Purification and Identification of Antioxidant Peptides from Enzymatic Hydrolysates of Tilapia (Oreochromis niloticus) Frame Protein

• Main Authors: Yongliang Zhuang, Liping Sun, Jintang He, Jian Fan
• Format: Article
• Language: English
• Published: MDPI AG 2012-11-01
• Series: Molecules
• Subjects: tilapia frame protein; enzymatic hydrolysis; antioxidant peptide; purification; amino acid sequence
• Online Access: http://www.mdpi.com/1420-3049/17/11/12836

Tilapia frame protein was hydrolyzed by different proteases, including properase E, pepsin, trypsin, flavourzyme, neutrase, gc106 and papain, to obtain antioxidant peptides.
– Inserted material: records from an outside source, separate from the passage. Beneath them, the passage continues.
--- config.mk ---
export PLATFORM = sky130hd
export DESIGN_NAME = led_decoder_3to8
export DESIGN_NICKNAME = d
export VERILOG_FILES = /design/src/rtl/led_decoder_3to8.sv
export SDC_FILE = /design/constraint.sdc
export NUM_CORES = 1
export LEC_CHECK = 0
export ABC_AREA = 0
export CAP_MARGIN = 20
export CORE_AREA = 2 2 39 41
export CTS_BUF_LIST = sky130_fd_sc_hd__clkbuf_16
export CTS_CLUSTER_DIAMETER = 40
export DETAILED_ROUTE_END_ITERATION = 8
export DIE_AREA = 0 0 41 43
export GPL_TIMING_DRIVEN = 0
export MAX_ROUTING_LAYER = met4
export PLACE_DENSITY = 0.52
export SYNTH_ARGS = -nofsm -noshare
export SYNTH_HDL_FRONTEND = slang
export SYNTH_SLANG_ARGS = --single-unit
--- constraint.sdc ---
create_clock -name clk -period 0.8 [get_ports clk]
set_input_delay 0.16 -clock clk [delete_from_list [all_inputs] [get_ports clk]]
set_output_delay 0.16 -clock clk [all_outputs]
set_load 0.01 [all_outputs]
--- src/rtl/led_decoder_3to8.sv ---
// Registered 3-to-8 line decoder driving an active-low LED bank.
// One LED is lit per the select value when the three-line enable matches its active pattern.
module led_decoder_3to8 #(
  parameter int                SEL_W      = 3,
  parameter int                OUT_W      = 8,
  parameter int                EN_W       = 3,
  parameter logic [EN_W-1:0]   EN_ACTIVE  = 3'b100,
  parameter logic [OUT_W-1:0]  IDLE_VALUE = 8'hFF
) (
  input  logic             clk,
  input  logic             rst,
  input  logic [EN_W-1:0]  enable,
  input  logic [SEL_W-1:0] switch,
  output logic [OUT_W-1:0] led
);

  localparam logic [OUT_W-1:0] ONE_HOT_LSB = {{(OUT_W-1){1'b0}}, 1'b1};

  logic [OUT_W-1:0] led_d;
  logic [OUT_W-1:0] led_q;

  // Next-state decode: clear exactly the selected bit only for the active enable pattern.
  always_comb begin
    led_d = IDLE_VALUE;
    if (enable == EN_ACTIVE) begin
      led_d = IDLE_VALUE & ~(ONE_HOT_LSB << switch);
    end else begin
      led_d = IDLE_VALUE;
    end
  end

  // Output register; reset darkens the bank without waiting for a clock.
  always_ff @(posedge clk or negedge rst) begin
    if (!rst) begin
      led_q <= IDLE_VALUE;
    end else begin
      led_q <= led_d;
    end
  end

  assign led = led_q;

endmodule

==> results.sh, run 1 <==
export IMPL_status="finished with violations"
export IMPL_violations="negative setup slack"
export IMPL_gp_congestion=0.7445
export IMPL_max_clock_freq_mhz=1003
export IMPL_numClockSinks=8
export IMPL_cts_tree="yes"
export IMPL_die_w_um=41
export IMPL_layout_common_cells="dfstp_2, buf_6, nand2_1, dlygate4sd2_1, clkbuf_16"
export IMPL_fin_crit_sh_pct=124.7
export IMPL_vias_per_cell=4.109
export IMPL_slew_violations=0
export IMPL_synth_area_um2=300.3
export IMPL_setup_ws_ns=-0.1973
export IMPL_final_util_pct=39.87
export IMPL_slowest_stage="dfstp_2"
export IMPL_peakVddDrop_v=0.0007779
export IMPL_ys_ff_latch=8
export IMPL_drc=0
export IMPL_ctsLongestPathBuffers=2
export IMPL_floorplan_initialDensity_pct=21.70
export IMPL_die_y_um=43
export IMPL_avgSynthCellArea_um2=14.30
export IMPL_critical_path_class="flip-flop to output port"
export IMPL_grt_use_total_pct=7.411
export IMPL_syn2layout_area_growth_pct=83.75
export IMPL_clk_pin_slew_ns=0.03
export IMPL_worst_pin_slew_ns=0.3130
export IMPL_max_stage_delay_ns=0.52
export IMPL_grt_first_pass_wirelength_um=765
export IMPL_hp_class="input port to flip-flop"
export IMPL_io_buffers=15
export IMPL_finish_net_count=49
export IMPL_core_um2=1384
export IMPL_grt_ovfl_total=0
export IMPL_routedWlPerCell_um=9.055
export IMPL_yosysUniqueCellTypes=8
export IMPL_post_cts_setup_buffers=0
export IMPL_maxSlewHeadroom_pct=79.05
export IMPL_yosys_warnings=0
export IMPL_syn_inst=21
export IMPL_place_ws_ns=-0.4251
export IMPL_cp_required_ns=0.64
export IMPL_holdBufCountCts=0
export IMPL_largest_register_ffs=8
export IMPL_leakage_nw=0.2270
export IMPL_vias=226
export IMPL_antenna_left=0
export IMPL_synth_seq_area_share_pct=70.00
export IMPL_cp_data_arrival_time_ns=0.84
export IMPL_drtIter0Drc=2
export IMPL_routed_wl_um=498
export IMPL_num_antenna_cells=0
export IMPL_cts_root_buf="clkbuf_16"
export IMPL_worst_setup_path_start_kind="flip-flop"
export IMPL_cap_violations=0
export IMPL_synth_fp_nets=29
export IMPL_path_delay_family="flip-flops"
export IMPL_worstPathMaxFanout=1
export IMPL_grt_max_degree=9
export IMPL_rsz0062_at_grt="yes"
export IMPL_setup_tns_ns=-1.565
export IMPL_drive_above_1_share_pct=56.41
export IMPL_setup_violations=8
export IMPL_cts_buffers=3
export IMPL_crit_buf_inv=1
export IMPL_num_rows=14
export IMPL_grt_antenna_before_repair=0
export IMPL_hold_violations=0
export IMPL_firstDrtPassIters=3
export IMPL_pin_count=16
export IMPL_path_cells="buf_6"
export IMPL_crit_path_end_kind="output port"
export IMPL_grt_pass1_vias=219
export IMPL_fin_crit_ns=0.9973
export IMPL_cts_htree_levels=1
export IMPL_die_area_um2=1763
export IMPL_power_density_nw_per_um2=2377
-- synth_stat cells --
library cell  instances  area (µm²)
dfstp_2               8       210.2
nand2_1               6       22.52
nor2b_1               2       12.51
and4bb_1              1       12.51
nand3_1               1       5.000
nand3_2               1       10.01
nor2_1                1       3.750
nor4b_4               1       23.77
-- metal layers --
layer / track usage (%) / vias up / share of wire (%)
li1: - / 105 / -
met1: 6.397 / 104 / 31
met2: 9.375 / 14 / 49
met3: 3.665 / 3 / 15
met4: 10.00 / 0 / 4.6
met5: - / - / 0
-- worst paths after layout --
kind / endpoint / start / slack (ns) / depth (start not counted)
worst min-delay path: led[0] / switch[1] / 0.31 / 3
worst max-delay path: led[5] / led[5] / -0.20 / 1
max in group asynchronous: led[5] / rst / 0.33 / 1
min in group asynchronous: led[1] / rst / 0.45 / 1
-- what timing repair did --
item,in CTS,in global routing
pin swaps,2,2
resized for setup,47,1
setup endpoints to repair,16,9
-- area by class of cell --
type,count,area [µm²]
flip-flops and latches,8,210.2
repair buffers,15,153.9
fillers,132,832.0
well taps,16,20.02
clock buffers,3,75.07
multi-input cells,13,92.59
-- cell families (layout without fill, tap and decap cells) --
family | count (synthesis) | in the layout | synth area share, %
AND/OR/NAND/NOR | 13 | 13 | 29.99
flip-flops | 8 | 8 | 70.00
buffers and inverters | 0 | 18 | 0
-- stage by stage --
stage	cells	instance area [µm²]	hold slack (ns)	power (W)
finish	55	551.8	0.3135	0.001312
global route	55	551.8	0.3352	0.001349
CTS	55	550.5	0.3212	0.001322
detailed placement	52	470.5	0.7087	0.0005003
global placement	52	470.5	0.7083	0.0004993
floorplan	21	300.3	0.01216	0.0004393
-- power by group --
part / leakage (nW) / switching [W] / total, W / internal [W]
clock network: 0.0370 / 0.000181 / 0.000824 / 0.000643
registers: 0.0842 / 0.00000165 / 0.000417 / 0.000415
logic: 0.106 / 0.0000325 / 0.0000705 / 0.0000381
total: 0.227 / 0.000215 / 0.00131 / 0.00110
Note: power is estimated with default switching activity, not from simulation.
==> inputs of run 2 (changes only) <==
--- a/config.mk
+++ b/config.mk
@@ -15,5 +15,5 @@
 export GPL_TIMING_DRIVEN = 0
 export MAX_ROUTING_LAYER = met4
-export PLACE_DENSITY = 0.52
+export PLACE_DENSITY = 0.5
 export SYNTH_ARGS = -nofsm -noshare
 export SYNTH_HDL_FRONTEND = slang
==> constraint.sdc (replaced) <==
create_clock -name clk -period 1.2 [get_ports clk]
set_input_delay 0.36 -clock clk [delete_from_list [all_inputs] [get_ports clk]]
set_output_delay 0.36 -clock clk [all_outputs]
set_load 0.01 [all_outputs]
==> results.sh, run 2 (synthesized netlist as in run 1, its figures left out) <==
export IMPL_path_delay_family="flip-flops"
export IMPL_cts_tree="yes"
export IMPL_floorplan_initialDensity_pct=21.70
export IMPL_cts_root_buf="clkbuf_16"
export IMPL_drtIter0Drc=4
export IMPL_whs_ns=0.4443
export IMPL_syn2layout_area_growth_pct=86.67
export IMPL_gp_congestion=0.7140
export IMPL_grt_ovfl_total=0
export IMPL_hpwl_um=407.4
export IMPL_setup_violations=0
export IMPL_rsz0062_at_grt="yes"
export IMPL_worstPathMaxFanout=1
export IMPL_placed_cells=52
export IMPL_cts_htree_levels=1
export IMPL_maxSlewHeadroom_pct=78.50
export IMPL_hp_class="input port to flip-flop"
export IMPL_peakVddDrop_v=0.0008336
export IMPL_stdcell_count=55
export IMPL_path_cells="buf_6"
export IMPL_routed_wl_um=493
export IMPL_holdBufCountCts=0
export IMPL_leakage_nw=0.2369
export IMPL_max_stage_delay_ns=0.52
export IMPL_grt_first_pass_wirelength_um=841
export IMPL_cp_required_ns=0.84
export IMPL_power_density_nw_per_um2=1549
export IMPL_crit_path_end_kind="output port"
export IMPL_routedWlPerCell_um=8.964
export IMPL_grt_pass1_vias=228
export IMPL_crit_buf_inv=1
export IMPL_fin_crit_ns=1.193
export IMPL_die_area_um2=1763
export IMPL_vias=220
export IMPL_numClockSinks=8
export IMPL_largest_register_ffs=8
export IMPL_drive_above_1_share_pct=53.85
export IMPL_min_path_cells=3
export IMPL_io_buffers=15
export IMPL_num_antenna_cells=0
export IMPL_cap_violations=0
export IMPL_core_um2=1384
export IMPL_register_area_um2=210.2
export IMPL_worst_setup_path_start_kind="flip-flop"
export IMPL_num_rows=14
export IMPL_multi_input_area_um2=90.09
export IMPL_post_cts_setup_buffers=0
export IMPL_ctsLongestPathBuffers=2
export IMPL_layout_common_cells="dfstp_2, buf_6, nand2_1, clkdlybuf4s50_1, clkbuf_16"
export IMPL_cts_buffers=3
export IMPL_antenna_left=0
export IMPL_worst_path_stages=1
export IMPL_grt_use_total_pct=7.716
export IMPL_slowest_stage="dfstp_2"
export IMPL_firstDrtPassIters=4
export IMPL_slew_violations=0
export IMPL_fin_crit_sh_pct=99.41
export IMPL_clk_pin_slew_ns=0.03
export IMPL_die_w_um=41
export IMPL_max_clock_freq_mhz=838.2
export IMPL_drc=0
export IMPL_vias_per_cell=4.000
export IMPL_die_y_um=43
export IMPL_critical_path_class="flip-flop to output port"
export IMPL_finish_net_count=49
export IMPL_status="finished, final reports clean"
export IMPL_n_fill_cell=135
export IMPL_grt_antenna_before_repair=0
export IMPL_worst_pin_slew_ns=0.3212
export IMPL_pin_count=16
export IMPL_hold_violations=0
export IMPL_cp_data_arrival_time_ns=0.83
export IMPL_grt_max_degree=9
==> run 2: area by class of cell <==
class                           count  area share [%]
Tap cell                           16           3.571
Sequential cell                     8           37.50
Clock buffer                        3           13.39
Timing Repair Buffer               15           29.46
Multi-Input combinational cell     13           16.07
==> run 2: power by group <==
part / leakage, nW / total, W / internal [W] / switching (W)
Combinational: 0.116 / 0.0000529 / 0.0000309 / 0.0000220
Sequential: 0.0842 / 0.000278 / 0.000277 / 0.00000108
Clock: 0.0370 / 0.000537 / 0.000428 / 0.000110
==> run 2: repair_timing <==
item / CTS / global route
gates resized for setup: 40 / 2
setup endpoints to repair: 8 / 12
pin swaps: 0 / 1
==> run 2: final timing paths <==
check                           from     end  slack [ns]
worst max-delay path          led[6]  led[6]       0.007
worst min-delay path       enable[0]  led[1]        0.44
max in group asynchronous        rst  led[1]        0.52
min in group asynchronous        rst  led[6]        0.66
==> run 2: metrics by stage <==
| stage | setup TNS, ns | power [W] | setup WS (ns) | area [µm²] | utilization, % |
|---|---|---|---|---|---|
| floorplan | 0 | 0.0002929 | 0.3204 | 300.3 | - |
| global placement | -2.672 | 0.0003328 | -0.1866 | 470.5 | 34.00 |
| detailed placement | -2.816 | 0.0003338 | -0.2279 | 470.5 | 34.00 |
| CTS | 0 | 0.0008769 | 0.002646 | 555.5 | 40.14 |
| global route | -0.05195 | 0.0009062 | -0.01031 | 560.5 | 40.51 |
| finish | 0 | 0.0008680 | 0.007028 | 560.5 | 40.51 |
==> run 2: metal layers <==
layer	GRT usage, %	vias to the layer above	part of all wire, %
met5	-	-	0
met4	8.000	0	0
met3	3.141	0	6.7
met2	10.31	10	54
met1	7.718	104	39
li1	-	106	-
The tilapia frame protein hydrolysate (TFPH) obtained by trypsin exhibited the highest degree of hydrolysis and antioxidant activity. Three series of peptides (TFPH1, TFPH 2 and TFPH 3) were obtained by ultrafiltration of TFPH through molecular weight cut-off membranes of 5, 3 and 1 kDa, respectively, and their IC50 values on scavenging 1,1-diphenyl-2-picrylhydrazyl (DPPH) radical, superoxide anion radical (•O2), hydrogen peroxides (H2O2) and hydroxyl radical (•OH) activities were determined and compared with glutathione (GSH). The results showed that TFPH1 had the highest antioxidant activity. TFPH1 was further purified using ion exchange chromatography, gel filtration chromatography, and reversed phase high performance liquid chromatography (RP-HPLC). Finally, two antioxidant peptides were identified and the amino acid sequences were identified as Asp-Cys-Gly-Tyr (456.12 Da) and Asn-Tyr-Asp-Glu-Tyr (702.26 Da), respectively. The IC50 values of two peptides on hydroxyl radical scavenging activity were 27.6 and 38.4 μg/mL, respectively.